Design Forum: Cities for Health, Happiness, and Prosperity
Together with Professor John Spengler, Akira Yamaguchi Professor of Environmental Health and Human Habitation at the Department of Environmental Health, and Michelle A. Williams, dean of the Harvard T.H. Chan School of Public Health, the D-Lab hosted a Design Forum to discuss Cities for Health, Happiness, and Prosperity. On May 2019, 30+ researchers and faculty from across the Harvard University came together to explore the uplifting topic of how urban design might promote health, happiness, and prosperity of people and the environment.

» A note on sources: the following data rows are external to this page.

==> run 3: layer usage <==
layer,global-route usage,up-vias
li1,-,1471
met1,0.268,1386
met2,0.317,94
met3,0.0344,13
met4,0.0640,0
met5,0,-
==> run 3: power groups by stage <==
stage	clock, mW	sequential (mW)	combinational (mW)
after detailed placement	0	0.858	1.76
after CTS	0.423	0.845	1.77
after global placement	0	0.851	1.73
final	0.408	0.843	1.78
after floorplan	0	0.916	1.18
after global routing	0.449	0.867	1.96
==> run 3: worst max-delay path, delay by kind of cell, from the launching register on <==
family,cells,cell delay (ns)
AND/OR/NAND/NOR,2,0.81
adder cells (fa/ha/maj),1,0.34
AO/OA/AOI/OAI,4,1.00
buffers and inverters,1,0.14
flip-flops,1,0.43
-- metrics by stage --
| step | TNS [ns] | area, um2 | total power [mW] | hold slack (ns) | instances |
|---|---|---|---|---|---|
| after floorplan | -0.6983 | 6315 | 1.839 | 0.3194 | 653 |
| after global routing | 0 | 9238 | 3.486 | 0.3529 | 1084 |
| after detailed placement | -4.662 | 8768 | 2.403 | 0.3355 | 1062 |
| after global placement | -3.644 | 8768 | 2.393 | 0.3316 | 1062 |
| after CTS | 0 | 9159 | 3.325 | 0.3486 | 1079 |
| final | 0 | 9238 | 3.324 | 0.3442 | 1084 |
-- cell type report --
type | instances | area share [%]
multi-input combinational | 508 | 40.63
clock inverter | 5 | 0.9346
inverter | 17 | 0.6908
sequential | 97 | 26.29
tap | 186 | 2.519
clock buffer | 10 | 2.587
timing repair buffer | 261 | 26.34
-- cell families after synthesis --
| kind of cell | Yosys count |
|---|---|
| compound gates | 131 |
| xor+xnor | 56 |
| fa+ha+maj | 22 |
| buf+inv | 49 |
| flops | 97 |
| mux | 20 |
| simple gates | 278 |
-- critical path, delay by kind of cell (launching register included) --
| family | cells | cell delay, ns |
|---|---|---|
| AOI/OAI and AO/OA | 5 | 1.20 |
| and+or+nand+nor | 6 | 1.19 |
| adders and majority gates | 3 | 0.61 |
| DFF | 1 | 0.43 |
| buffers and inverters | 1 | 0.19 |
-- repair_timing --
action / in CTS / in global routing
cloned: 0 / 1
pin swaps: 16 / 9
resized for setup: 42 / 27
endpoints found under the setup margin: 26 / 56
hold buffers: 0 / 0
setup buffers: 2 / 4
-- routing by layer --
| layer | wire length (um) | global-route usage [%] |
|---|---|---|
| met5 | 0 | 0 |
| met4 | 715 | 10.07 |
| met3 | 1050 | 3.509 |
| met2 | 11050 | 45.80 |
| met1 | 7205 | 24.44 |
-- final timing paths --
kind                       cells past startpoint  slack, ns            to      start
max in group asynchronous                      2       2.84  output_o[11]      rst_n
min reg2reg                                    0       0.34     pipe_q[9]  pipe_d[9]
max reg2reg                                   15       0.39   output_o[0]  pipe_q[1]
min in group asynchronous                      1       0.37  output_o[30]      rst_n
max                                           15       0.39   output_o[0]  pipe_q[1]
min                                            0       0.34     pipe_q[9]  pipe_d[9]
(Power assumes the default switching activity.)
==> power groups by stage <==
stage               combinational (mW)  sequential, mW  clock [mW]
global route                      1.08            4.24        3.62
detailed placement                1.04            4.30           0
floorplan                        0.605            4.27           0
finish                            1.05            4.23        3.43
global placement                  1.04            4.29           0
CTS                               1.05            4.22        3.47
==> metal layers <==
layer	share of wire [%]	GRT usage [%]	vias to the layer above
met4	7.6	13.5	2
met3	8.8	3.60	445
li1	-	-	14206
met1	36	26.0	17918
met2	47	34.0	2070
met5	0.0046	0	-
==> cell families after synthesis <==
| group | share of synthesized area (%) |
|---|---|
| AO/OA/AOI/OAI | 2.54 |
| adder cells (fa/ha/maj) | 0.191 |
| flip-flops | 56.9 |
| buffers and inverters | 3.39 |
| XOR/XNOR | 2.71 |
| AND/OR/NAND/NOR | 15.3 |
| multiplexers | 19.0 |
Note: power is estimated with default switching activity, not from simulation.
**src/rtl/calendar_ctrl.sv**
```systemverilog
// Day/month calendar sequencer driving the BCD year counter enable.
// Optional macro GREGORIAN_CENTURY_EN: century years leap only if year%400==0.
module calendar_ctrl #(
  parameter int START_DAY   = 1,
  parameter int START_MONTH = 1
) (
  input  logic       clk,
  input  logic       rst,
  input  logic       day_tick,
  input  logic [3:0] year_0,
  input  logic [3:0] year_1,
  input  logic [3:0] year_2,
  input  logic [3:0] year_3,
  input  logic       set_valid,
  input  logic [4:0] set_day,
  input  logic [3:0] set_month,
  output logic       set_ready,
  output logic       set_ack,
  output logic       set_err,
  output logic [4:0] day,
  output logic [3:0] month,
  output logic       leap,
  output logic       year_en
);

  localparam logic [4:0] RST_DAY = 5'(START_DAY);
  localparam logic [3:0] RST_MON = 4'(START_MONTH);

  typedef enum logic {RUN, CHECK} state_t;

  typedef struct packed {
    logic [4:0] d;
    logic [3:0] m;
  } preset_t;

  state_t  state;
  state_t  state_nx;
  preset_t pre;
  logic    latch;
  logic    chk;
  logic    adv;
  logic    pre_ok;
  logic    at_end;
  logic [4:0] cur_len;
  logic [4:0] pre_len;

  // BCD pair divisible by 4: tens parity selects the units set
  function automatic logic div4(
    input logic [3:0] hi,
    input logic [3:0] lo
  );
    if (hi[0])
      return (lo == 4'd2) || (lo == 4'd6);
    else
      return (lo == 4'd0) || (lo == 4'd4) ||
             (lo == 4'd8);
  endfunction

  // Month length; unknown months fall back to 31
  function automatic logic [4:0] mlen(
    input logic [3:0] m,
    input logic       lp
  );
    logic [4:0] r;
    case (m)
      4'd2:    r = lp ? 5'd29 : 5'd28;
      4'd4,
      4'd6,
      4'd9,
      4'd11:   r = 5'd30;
      default: r = 5'd31;
    endcase
    return r;
  endfunction

`ifdef GREGORIAN_CENTURY_EN
  // Century years take the rule from the upper digit pair
  always_comb begin
    if (year_1 == 4'd0 && year_0 == 4'd0)
      leap = div4(year_3, year_2);
    else
      leap = div4(year_1, year_0);
  end
`else
  logic unused_century;
  assign unused_century = ^{year_3, year_2};

  // Julian rule: every fourth year, centuries included
  always_comb begin
    leap = div4(year_1, year_0);
  end
`endif

  // Month length lookups for the live date and the pending preset
  always_comb begin
    cur_len = mlen(month, leap);
    pre_len = mlen(pre.m, leap);
    at_end  = (day >= cur_len);
    pre_ok  = (pre.m >= 4'd1) && (pre.m <= 4'd12) &&
              (pre.d >= 5'd1) && (pre.d <= pre_len);
  end

  // FSM state register
  always_ff @(posedge clk or negedge rst) begin
    if (!rst)
      state <= RUN;
    else
      state <= state_nx;
  end

  // Next state and per-cycle strobes; preset beats a tick
  always_comb begin
    state_nx  = state;
    set_ready = 1'b0;
    latch     = 1'b0;
    chk       = 1'b0;
    adv       = 1'b0;
    unique case (state)
      RUN: begin
        set_ready = 1'b1;
        if (set_valid) begin
          latch    = 1'b1;
          state_nx = CHECK;
        end else if (day_tick) begin
          adv = 1'b1;
        end
      end
      CHECK: begin
        chk      = 1'b1;
        state_nx = RUN;
      end
    endcase
  end

  // Date registers, preset latch and one-cycle pulses
  always_ff @(posedge clk or negedge rst) begin
    if (!rst) begin
      day     <= RST_DAY;
      month   <= RST_MON;
      pre     <= '0;
      set_ack <= 1'b0;
      set_err <= 1'b0;
      year_en <= 1'b0;
    end else begin
      set_ack <= 1'b0;
      set_err <= 1'b0;
      year_en <= 1'b0;
      if (latch) begin
        pre.d <= set_day;
        pre.m <= set_month;
      end
      if (chk) begin
        if (pre_ok) begin
          day     <= pre.d;
          month   <= pre.m;
          set_ack <= 1'b1;
        end else begin
          set_err <= 1'b1;
        end
      end
      if (adv) begin
        if (!at_end) begin
          day <= day + 5'd1;
        end else begin
          day <= 5'd1;
          if (month >= 4'd12) begin
            month   <= 4'd1;
            year_en <= 1'b1;
          end else begin
            month <= month + 4'd1;
          end
        end
      end
    end
  end

endmodule
```
**config.mk**
```make
export PLATFORM = sky130hd
export DESIGN_NAME = calendar_ctrl
export DESIGN_NICKNAME = d
export VERILOG_FILES = /design/src/rtl/calendar_ctrl.sv
export SDC_FILE = /design/constraint.sdc
export NUM_CORES = 1
export LEC_CHECK = 0
export BUFFER_PORTS_ARGS = -buffer_cell sky130_fd_sc_hd__clkbuf_2
export CORE_ASPECT_RATIO = 2
export CORE_MARGIN = 2
export CORE_UTILIZATION = 40
export CTS_CLUSTER_SIZE = 24
export DETAILED_ROUTE_END_ITERATION = 10
export GPL_TIMING_DRIVEN = 0
export PLACE_DENSITY = 0.65
export RECOVER_POWER = 25
export SLEW_MARGIN = 20
export SYNTH_ARGS = -nofsm -noshare
export SYNTH_HDL_FRONTEND = slang
export SYNTH_SLANG_ARGS = --single-unit
```
**constraint.sdc**
```tcl
create_clock -name clk -period 7 [get_ports clk]
set_input_delay 0.35 -clock clk [delete_from_list [all_inputs] [get_ports clk]]
set_output_delay 0.35 -clock clk [all_outputs]
set_load 0.02 [all_outputs]
```
**After elaboration in Yosys (flattened, before gate mapping)**

Index checks and enable logic that the tools add are counted.

- Flip-flop bits (word level): 22
- Logic and storage cells: 71
- Input port bits: 29
- Output and inout port bits: 14

- Reductions and logical operators: 12
- Muxes and demuxes: 28
- $add $sub $neg: 2
- Eq/ne operators: 14
- Bitwise gates (word level): 1
- Order comparisons: 6

Operator list:

| cell | count |
|---|---|
| $eq A4 B3 Y1 const B | 6 |
| $eq A4 B4 Y1 const B | 5 |
| $mux W4 | 5 |
| $mux W5 | 4 |
| $mux W1 | 16 |
| $eq A4 B2 Y1 const B | 3 |
| $pmux W2 S2 | 2 |
| $reduce_or A4 Y1 | 2 |
| $add A5 B1 Y5 const B | 1 |
| $ge A5 B1 Y1 const B | 1 |
| $ge A5 B5 Y1 | 1 |
| $le A5 B5 Y1 | 1 |
| $add A4 B1 Y4 const B | 1 |
| $ge A4 B1 Y1 const B | 1 |
| $ge A4 B4 Y1 const B | 1 |
| $le A4 B4 Y1 const B | 1 |
| $logic_not A4 Y1 | 1 |
| $reduce_bool A2 Y1 | 2 |
| $logic_and A1 B1 Y1 | 3 |
| $logic_or A1 B1 Y1 | 3 |
| $pmux W1 S2 | 1 |
| $reduce_and A2 Y1 | 1 |
| $not A1 Y1 | 1 |

**Logic depth before layout (Yosys ltp)**

Gate-level depths: netlist of run 1.

- Depth in word-level cells: 12
- Depth in mapped cells: 12
- Gate-level depth less buffers: 12

**Worst setup path before layout of run 1**

OpenSTA, ideal clock, no wires.

- Kind: reg2reg
- From: register month[0]
- To: register month[3]
- Data required time: 6874 ps
- Stages on the path, launching flop included: 13
- Arrival: 2410 ps
- Buffers on the path: 1
- Period minus slack after synthesis: 2536 ps
- Setup time: 126 ps
- Setup slack: 4464 ps
- Cell sequence: dfstp_2 > inv_1 > ha_1 > o21ai_0 > nand2_1 > o21ai_0 > ha_1 > nand2b_1 > a21o_1 > nand3_1 > clkbuf_1 > nor3_1 > a221o_1

- Cells in the longest elaborated chain, start to end: 6
- Elaborated cells on any way between the ends: 13
- Those cells by class: add/sub (1); order compare (2); eq/ne (5); mux (4); reduce/logical (1)

Ends and longest elaborated chain:

| item | RTL line | RTL |
|---|---|---|
| from (decl) | 21 | `output logic [3:0] month,` |
| from (signal assigned) | 155 | `month <= pre.m;` |
| from (signal assigned) | 170 | `month <= month + 4'd1;` |
| $eq A4 B3 Y1 / $eq A4 B4 Y1 (equally long branches) | 65 | `case (m)` |
| $reduce_or A4 Y1 | 65 |  |
| $pmux W2 S2 | 65 |  |
| $ge A5 B5 Y1 | 98 | `at_end = (day >= cur_len);` |
| $mux W4 * | 162 | `if (!at_end) begin` |
| $mux W4 * | 161 | `if (adv) begin` |

Every way passes the cells marked *; elsewhere a longest branch is shown, timed or not.
A chain may end at the register's enable or synchronous reset.

**Final worst setup path of run 1**

Ends and elaborated chain as after synthesis.

==> results.ini, run 1 <==
[placed_design]
hpwlAfterDp_mm = 2.260
io_buffers = 31
placed_cell_area_um2 = 1484
gp_congestion = 0.7664
pre_cts_ws_ns = 4.044
dpl.cell_count = 196

[layout]
fin_cells = 199
layout_common_cells = clkbuf_2 (30), dfrtp_1 (20), nand2_1 (14)
diodes = 0
syn2layout_area_growth_pct = 18.14
final_util = 0.4884
final_common_cell = clkbuf_2
drive_gt1_frac = 0.2917
fin_nets = 208
fin_area_um2 = 1524

[hold_path]
min_path_type = input pin to flip-flop
hp-start = set_day[0]
holdPathEnd = pre[4]
whs_path_depth = 3

[timing]
hold_ws_ns = 0.2877
max_clock_freq_ghz = 0.3578
rsz0062_at_grt = false
max-slew-margin-rel = 0.1952
hold_violations = 0
fin_skew_ns = 0.001021
worst_pin_slew_ns = 1.207
finalMaxSlewViolations = 0
setup_tns_ns = 0
finalWorstSetupSlack_ns = 4.205
final-setup-viol-count = 0
period_share = 0.3993
period_minus_slack_ns = 2.795

[synthesis]
syn-mean-instance-area_um2 = 9.627
synth_cell_types = 43
synth_top_area_share = 0.3880
syn_nets = 172
synth_area_leaders = dfrtp_1 (39%), ha_1 (8.7%), mux2_2 (6.1%)
synth_edf_count = 0
ys_seq_elements = 22
synth_top_area_cell = dfrtp_1
ys_seq_area_frac = 0.4287
syn-cell-area_um2 = 1290
synth-async-reset-ratio = 1.000
netlist_instances = 134
yosys_warnings = 0
ys.flop_type = dfrtp_1

[routing]
via_count = 1120
ant_nets = 0
detail_route.wl_per_cell_um = 14.54
vias_per_cell = 5.628
drc = 0
wl_mm = 2.893
drtIter0Drc = 35
dr.pass1.iters = 4

[power_and_ir_drop]
vdd_ir_drop_max_v = 0.0001546
leakage_nw = 0.7450
power_density_nw_per_um2 = 306.6
power_mw = 0.4672

[global_route]
grt_antenna_before_repair = 0
grtUsageTotal = 0.1745
grt_pass1_wl_mm = 4.974
grt_pass1_vias = 1164
grt_max_degree = 23
grt-ovfl-total = 0

[critical_path]
critical_path_peak_fanout = 10
cp_slowest_cell = dfstp_2
timing.rr.end = month[3]
worst-setup-path-type = flip-flop to flip-flop
cp.arrival_ns = 2.95
rr_startpoint = month[0]
path_delay_family = compound AO/OA/AOI/OAI gates
reg2reg_depth = 12
startpoint_type = flip-flop
cp.buffers_inverters = 2
path_cells = inv_1, ha_1, o21ai_0, nand2_1, o21ai_0, ha_1, nand2b_1, a21o_1, nand3_1, clkbuf_1, nor3_1, a221o_1
ff2ff_setup_slack_ns = 4.20
required_ns = 7.15
slowest_delay_ns = 0.59
crit_path_end_kind = flip-flop

[floorplanning]
io_pins = 43
rows = 29
dieArea_um2 = 3723
core_um2 = 3120
die_x_um = 44.16
start_util = 0.4134
die_y_um = 84.31

[clock_tree]
postCtsSetupBuffers = 0
cts_buffers = 3
cts_num_sinks = 22
hold_buffers = 0
clock_tree.buffer_depth = 2
clk_latency_ns = 0.26
root_buffer = clkbuf_8
cts-resized-gates = 0
cts_tree = yes
cts_max_level = 1
clk_pin_slew_ns = 0.08

[status]
status = finished clean

[job]
max_cap_viol_count = 0

-- worst max path at each step --
stage          slack, ns  depth (start not counted)        to       from
3_3_place_gp        4.09                         13  month[3]  year_0[2]
3_5_place_dp        4.04                         13  month[3]  year_0[2]
6_report            4.20                         12  month[3]   month[0]
2_1_floorplan       4.46                         12  month[3]   month[0]
4_1_cts             4.16                         12  month[3]   month[0]
5_1_grt             3.99                         12  month[3]   month[0]
-- cells in the mapped netlist, types with 2 or more instances --
master	n
a21o_1	2
a21oi_1	3
a311o_1	2
a31oi_1	6
and3_1	3
clkbuf_1	3
dfrtp_1	20
dfstp_2	2
ha_1	9
inv_1	8
mux2_2	7
nand2_1	14
nand2b_1	2
nand3_1	5
nor2_1	8
nor3_1	4
o211ai_1	3
o21ai_0	7
o21ai_1	2
-- metal layers --
| layer | GRT usage | wire length [um] | vias to the layer above |
|---|---|---|---|
| met5 | 0 | 0 | - |
| met4 | 0.07438 | 74 | 0 |
| met3 | 0.01935 | 70 | 7 |
| met2 | 0.3222 | 1641 | 22 |
| met1 | 0.1873 | 1106 | 534 |
| li1 | - | - | 557 |
-- cell families after synthesis --
group | share of synthesized area
AOI/OAI and AO/OA | 0.1746
xor gates and xnor gates | 0.006791
adders and majority gates | 0.08730
buffers and inverters | 0.04364
DFF | 0.4287
muxes | 0.06887
and+or+nand+nor | 0.1901
-- flip-flops by register name (all words and copies together) (netlist names) --
signal / cells
year_en: 1
state: 1
month: 4
pre: 9
set_err: 1
set_ack: 1
day: 5
-- final cells by class --
cell class / instances / area (um^2)
Tap cell: 31 / 38.79
Sequential cell: 22 / 553.0
Timing Repair Buffer: 31 / 153.9
Buffer: 4 / 16.27
Fill cell: 327 / 1597
Inverter: 10 / 40.04
Multi-Input combinational cell: 98 / 680.7
Clock buffer: 3 / 41.29
-- worst register-to-register path: cells and delay by family (launching register included) --
family	cells	cell delay [ns]
compound gates	4	0.75
flops	1	0.59
simple gates	4	0.43
fa+ha+maj	2	0.48
buf+inv	2	0.44
-- power breakdown --
group	internal (mW)	total [mW]	switching (mW)	leakage, nW
logic	0.0800	0.188	0.108	0.457
registers	0.160	0.200	0.0403	0.266
clock network	0.0385	0.0788	0.0404	0.0216
total	0.278	0.467	0.189	0.745
No activity file was read; power rests on OpenSTA's default activity.
==> inputs of run 2 (changes only) <==
Clock period 7 ns to 2.6 ns, I/O delays scaled along.
==> results.ini, run 2 (synthesized netlist as in run 1, its figures left out) <==
[placed_design]
io_buffers = 31
hpwlAfterDp_mm = 2.260
pre_cts_ws_ns = -0.2228
gp_congestion = 0.7664

[clock_tree]
root_buffer = clkbuf_8
cts_num_sinks = 22
clk_latency_ns = 0.26
clock_tree.buffer_depth = 2
cts_max_level = 1
clk_pin_slew_ns = 0.08
cts_buffers = 3
cts_tree = yes

[timing]
fin_skew_ns = 0.001146
max-slew-margin-rel = 0.1801
setup_tns_ns = 0
finalWorstSetupSlack_ns = 0.1827
worst_pin_slew_ns = 1.230
max_clock_freq_ghz = 0.4137
rsz0062_at_grt = false
period_minus_slack_ns = 2.417
final-setup-viol-count = 0
hold_violations = 0
finalMaxSlewViolations = 0
period_share = 0.9297

[critical_path]
slowest_delay_ns = 0.59
timing.rr.end = day[0]
cp.buffers_inverters = 1
cp.arrival_ns = 2.61
startpoint_type = flip-flop
path_cells = ha_2, nor2_1, o21ai_0, o21ai_1, ha_1, nand2b_1, a21o_1, nand3_2, buf_6, a311o_1, a31oi_1
critical_path_peak_fanout = 10
ff2ff_setup_slack_ns = 0.18
rr_startpoint = month[0]
required_ns = 2.79
cp_slowest_cell = dfstp_2
path_delay_family = compound AO/OA/AOI/OAI gates
reg2reg_depth = 11
worst-setup-path-type = flip-flop to flip-flop
crit_path_end_kind = flip-flop

[routing]
ant_nets = 0
dr.pass1.iters = 4
wl_mm = 2.938
via_count = 1134
drc = 0
detail_route.wl_per_cell_um = 14.47
vias_per_cell = 5.586
drtIter0Drc = 34

[global_route]
grtUsageTotal = 0.1745
grt_antenna_before_repair = 0
grt_max_degree = 23
grt_pass1_wl_mm = 4.974
grt_pass1_vias = 1164
grt-ovfl-total = 0

[power_and_ir_drop]
vdd_ir_drop_max_v = 0.0004336
leakage_nw = 0.7678
power_density_nw_per_um2 = 821.7

[status]
status = finished clean

[hold_path]
hp-start = set_day[0]
whs_path_depth = 3
holdPathEnd = pre[4]
min_path_type = input pin to flip-flop

[layout]
syn2layout_area_growth_pct = 22.31
final_common_cell = clkbuf_2
fin_nets = 212
drive_gt1_frac = 0.3256
multiInputGateArea_um2 = 694.4
largest_register_ff_count = 9
largest-register = pre
diodes = 0
num-fill-cells = 320
layout_common_cells = clkbuf_2 (30), dfrtp_1 (20), nand2_1 (14)
reg_top3 = pre: 9 flops, day: 5 flops, month: 4 flops
seq_area_um2 = 553.0

[floorplanning]
start_util = 0.4134
io_pins = 43
dieArea_um2 = 3723
core_um2 = 3120
rows = 29
die_x_um = 44.16
die_y_um = 84.31

[job]
max_cap_viol_count = 0

## run 2: layout make-up
cell class / instances / area share
plain buffers: 4 / 0.01507
clock buffers: 3 / 0.02617
inverters: 10 / 0.02538
multi-input cells: 98 / 0.4401
flip-flops and latches: 22 / 0.3505
well taps: 31 / 0.02458
repair buffers: 35 / 0.1182
## run 2: how the worst max path moves through the flow
stage                   from        to  slack, ns  depth (start not counted)
floorplan           month[0]  month[3]       0.06                         12
global placement    month[0]  month[3]      -0.17                         12
detailed placement  month[0]  month[3]      -0.22                         12
CTS                 month[0]  month[3]      0.009                         12
global route        month[0]    day[0]      0.006                         11
finish              month[0]    day[0]       0.18                         11
## run 2: where the power goes
| group | switching (mW) | internal (mW) | total, mW | leakage (nW) |
|---|---|---|---|---|
| Sequential | 0.110 | 0.430 | 0.540 | 0.266 |
| Clock | 0.109 | 0.104 | 0.212 | 0.0216 |
| Combinational | 0.301 | 0.243 | 0.544 | 0.480 |
## run 2: per-stage QoR
stage	power (mW)	std cells	utilization	cell area (um^2)	hold slack, ns
2_1_floorplan	0.8903	134	-	1290	-0.1656
3_3_place_gp	1.037	196	0.4755	1484	0.1396
3_5_place_dp	1.055	196	0.4755	1484	0.1501
4_1_cts	1.277	200	0.4932	1539	0.06528
5_1_grt	1.407	203	0.5056	1578	0.09589
6_report	1.296	203	0.5056	1578	0.06817
## run 2: metal layers
layer	GRT usage	up-vias	wire length [um]
li1	-	567	-
met1	0.1873	536	1122
met2	0.3222	24	1666
met3	0.01935	7	74
met4	0.07438	0	74
met5	0	-	0
## run 2: timing repair
| item | in CTS | in global routing |
|---|---|---|
| gates resized for setup | 3 | 5 |
| cloned | 0 | 0 |
| hold buffers | 1 | 0 |
| pin swaps | 0 | 3 |
| buffers inserted | 0 | 3 |
| endpoints found under the setup margin | 6 | 5 |
| hold endpoints to repair | 20 | 0 |
## run 2: tightest hold or removal path, cell delays in order
cell	delay, ns
clkbuf_2	0.07
nand2_1	0.04
o21ai_0	0.06
==> inputs of run 3 (changes only) <==
Settings changed: CORE_MARGIN 2 to default, PLACE_DENSITY 0.65 to 0.67.
Clock period 2.6 ns to 2.1 ns, I/O delays scaled along.
==> results.ini, run 3 (synthesized netlist as in run 1, its figures left out) <==
[status]
status = finished, violations left
violations = negative setup slack

[floorplanning]
rows = 28
io_pins = 43
core_um2 = 3013
die_y_um = 82.31
start_util = 0.4282
dieArea_um2 = 3470
die_x_um = 42.16

[placed_design]
placed_cell_area_um2 = 1515
hpwlAfterDp_mm = 2.218
gp_congestion = 0.8313
dpl.cell_count = 195
pre_cts_ws_ns = -0.4229
io_buffers = 31

[global_route]
grt_max_degree = 23
grt-ovfl-total = 0
grtUsageMet1 = 0.2014
globalRouteMet3Util = 0.01304
grt_antenna_before_repair = 0
grtUsageTotal = 0.1914
grtUsageMet2 = 0.3797
top_usage_layer = met2
grt_pass1_wl_mm = 5.085
grt_pass1_vias = 1138

[timing]
rsz0062_at_grt = true
finalMaxSlewViolations = 0
hold_ws_ns = 0.04282
fin_skew_ns = 0.002514
finalWorstSetupSlack_ns = -0.2486
max-slew-margin-rel = 0.2213
worst_pin_slew_ns = 1.168
period_share = 1.118
period_minus_slack_ns = 2.349
final-setup-viol-count = 10
setup_tns_ns = -1.588
max_clock_freq_ghz = 0.4258
hold_violations = 0

[clock_tree]
cts_num_sinks = 22
root_buffer = clkbuf_8
clock_tree.buffer_depth = 2
clk_latency_ns = 0.26
cts_buffers = 3
cts_max_level = 1
cts_tree = yes
clk_pin_slew_ns = 0.08

[layout]
diodes = 0
syn2layout_area_growth_pct = 31.04
fin_cells = 208
drive_gt1_frac = 0.3989
largest-register = pre
final_util = 0.5610
final_common_cell = clkbuf_2
fin_area_um2 = 1690
layout_common_cells = clkbuf_2 (30), dfrtp_1 (19), nand2_1 (14)
fin_nets = 217
largest_register_ff_count = 9
reg_top3 = pre: 9 flops, day: 5 flops, month: 4 flops

[critical_path]
critical_path_peak_fanout = 7
crit_path_end_kind = flip-flop
worst-setup-path-type = flip-flop to flip-flop
required_ns = 2.25
cp.arrival_ns = 2.50
startpoint_type = flip-flop

[routing]
dr.pass1.iters = 4
drtIter0Drc = 21
ant_nets = 0
via_count = 1168
drc = 0
vias_per_cell = 5.615
wl_mm = 3.025
detail_route.wl_per_cell_um = 14.54

[power_and_ir_drop]
leakage_nw = 0.8019
vdd_ir_drop_max_v = 0.0006205
power_density_nw_per_um2 = 1033
power_mw = 1.746

[job]
max_cap_viol_count = 0

[hold_path]
min_path_type = input pin to flip-flop

==> run 3: layout make-up <==
cell class                      count  area [um^2]
Buffer                              4        27.53
Clock buffer                        4        55.05
Fill cell                         289         1323
Inverter                           10        40.04
Multi-Input combinational cell     98        744.5
Sequential cell                    22        554.3
Tap cell                           30        37.54
Timing Repair Buffer               40        231.5
==> run 3: timing repair <==
| action | 4_1_cts | 5_1_grt |
|---|---|---|
| hold buffers | 1 | 0 |
| setup buffers | 7 | 1 |
| hold endpoints to repair | 20 | 0 |
| gates resized for setup | 8 | 5 |
| pin swaps | 6 | 4 |
| endpoints found under the setup margin | 10 | 10 |
==> run 3: critical path: stages (launching register included) <==
cell and delay, ns:
dfstp_2 0.63, inv_2 0.09, ha_4 0.17, o21ai_2 0.06, nand2_1 0.08, o21ai_2 0.12
ha_1 0.23, nand2b_1 0.14, a21o_1 0.18, nand3_2 0.10, buf_8 0.12, a21oi_1 0.04
a311o_1 0.27
==> run 3: metal layers <==
| layer | wire, um | share of wire |
|---|---|---|
| met5 | 0 | 0 |
| met1 | 1210 | 0.40 |
| met3 | 75 | 0.025 |
| met4 | 47 | 0.016 |
| met2 | 1691 | 0.56 |
==> run 3: final timing paths <==
path | startpoint | to | slack [ns] | cells after the start
max | month[0] | month[2] | -0.25 | 12
min | set_day[0] | pre[4] | 0.04 | 3
max reg2reg | month[0] | month[2] | -0.25 | 12
min reg2reg | pre[7] | day[3] | 0.55 | 2
max in group asynchronous | rst | month[1] | 0.73 | 2
min in group asynchronous | rst | year_en | 0.59 | 2
==> run 3: where the power goes <==
group          switching, mW  leakage [nW]  internal [mW]  total, mW
clock network          0.141        0.0288          0.167      0.308
logic                  0.407         0.508          0.346      0.753
registers              0.151         0.265          0.534      0.685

The D-Lab was honored to have a Thai delegation from Magnolia Development Corporation (MQDC) joining activities, and sharing their aspirations for Forestias, a progressive mixed-use development in Bangkok. Hands on activities were designed based on frameworks from the Whole View Model to explore collaborative research opportunities to evaluate how urban forms and policies promote happier citizens.
Background
Throughout history, there have been alternate visions of what a city should be, whom it should serve, and its role in the culture from which it grew. Some visions have addressed pragmatic challenges like health and defense. Others have been more symbolic than pragmatic, using design to represent a government’s imperial power, or using architecture to signal that a region had entered the modern world. Most of these visions do not reach their goals because they focus almost exclusively on physical design of streets, parks, and houses; they do not address how people work, learn, play, and carry out activities of daily life. As evidences emerges on connections between health and nature, building materials and hormone disruption, social isolation, climate change and vulnerability, we must look again at our build environments and redesign our cities to promote health, happiness, and prosperity for all.